→ Task brief
Every line of the data should be retyped with no difference from the original.

→ Items from a dataset
=== Begin Enclosure ===
[src/rtl/anxb_pkg.sv]
// Shared types and constants for the Annex B NAL unit scanner.
// No dependencies; imported by annexb_nal_unit_scanner.
package anxb_pkg;

  // Width of the saturating counted-unit ordinal
  localparam int ORD_W = 16;
  // Width used for the window compare, wide enough for ordinal and window regs
  localparam int WIN_W = (ORD_W > 16) ? ORD_W : 16;

  // Byte-wise widths of the stream words
  localparam int IN_DATA_W  = 8;
  localparam int OUT_DATA_W = 48;

  // Pending-word queue between the delay line and the output stage
  localparam int QDEPTH = 4;

  // Header layout selector
  typedef enum logic [1:0] {
    LAYOUT_AVC  = 2'd0,
    LAYOUT_HEVC = 2'd1,
    LAYOUT_VVC  = 2'd2,
    LAYOUT_NONE = 2'd3
  } codec_e_t;

  // Configuration register indexes
  typedef enum logic [1:0] {
    REG_CODEC     = 2'd0,
    REG_VCL_ONLY  = 2'd1,
    REG_WIN_START = 2'd2,
    REG_WIN_LEN   = 2'd3
  } cfg_reg_t;

  // Header byte offsets from the first zero of the start code
  localparam logic [2:0] HDR_OFF_SHORT = 3'd3;
  localparam logic [2:0] HDR_OFF_VVC   = 3'd4;
  localparam logic [2:0] APS_OFF_VVC   = 3'd5;
  localparam logic [2:0] OFF_MAX       = 3'd7;

  // Slice type limits and VVC adaptation parameter set types
  localparam logic [5:0] AVC_SLICE_LIM = 6'd6;
  localparam logic [5:0] VVC_SLICE_LIM = 6'd12;
  localparam logic [5:0] VVC_APS_PRE   = 6'd17;
  localparam logic [5:0] VVC_APS_SUF   = 6'd18;

  // One byte waiting to be tagged
  typedef struct packed {
    logic [7:0] data;
    logic       start;
    logic       final_b;
  } q_entry_t;

endpackage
=== End Enclosure ===
→ Response to the exercise
[src/rtl/anxb_pkg.sv]
// Shared types and constants for the Annex B NAL unit scanner.
// No dependencies; imported by annexb_nal_unit_scanner.
package anxb_pkg;

  // Width of the saturating counted-unit ordinal
  localparam int ORD_W = 16;
  // Width used for the window compare, wide enough for ordinal and window regs
  localparam int WIN_W = (ORD_W > 16) ? ORD_W : 16;

  // Byte-wise widths of the stream words
  localparam int IN_DATA_W  = 8;
  localparam int OUT_DATA_W = 48;

  // Pending-word queue between the delay line and the output stage
  localparam int QDEPTH = 4;

  // Header layout selector
  typedef enum logic [1:0] {
    LAYOUT_AVC  = 2'd0,
    LAYOUT_HEVC = 2'd1,
    LAYOUT_VVC  = 2'd2,
    LAYOUT_NONE = 2'd3
  } codec_e_t;

  // Configuration register indexes
  typedef enum logic [1:0] {
    REG_CODEC     = 2'd0,
    REG_VCL_ONLY  = 2'd1,
    REG_WIN_START = 2'd2,
    REG_WIN_LEN   = 2'd3
  } cfg_reg_t;

  // Header byte offsets from the first zero of the start code
  localparam logic [2:0] HDR_OFF_SHORT = 3'd3;
  localparam logic [2:0] HDR_OFF_VVC   = 3'd4;
  localparam logic [2:0] APS_OFF_VVC   = 3'd5;
  localparam logic [2:0] OFF_MAX       = 3'd7;

  // Slice type limits and VVC adaptation parameter set types
  localparam logic [5:0] AVC_SLICE_LIM = 6'd6;
  localparam logic [5:0] VVC_SLICE_LIM = 6'd12;
  localparam logic [5:0] VVC_APS_PRE   = 6'd17;
  localparam logic [5:0] VVC_APS_SUF   = 6'd18;

  // One byte waiting to be tagged
  typedef struct packed {
    logic [7:0] data;
    logic       start;
    logic       final_b;
  } q_entry_t;

endpackage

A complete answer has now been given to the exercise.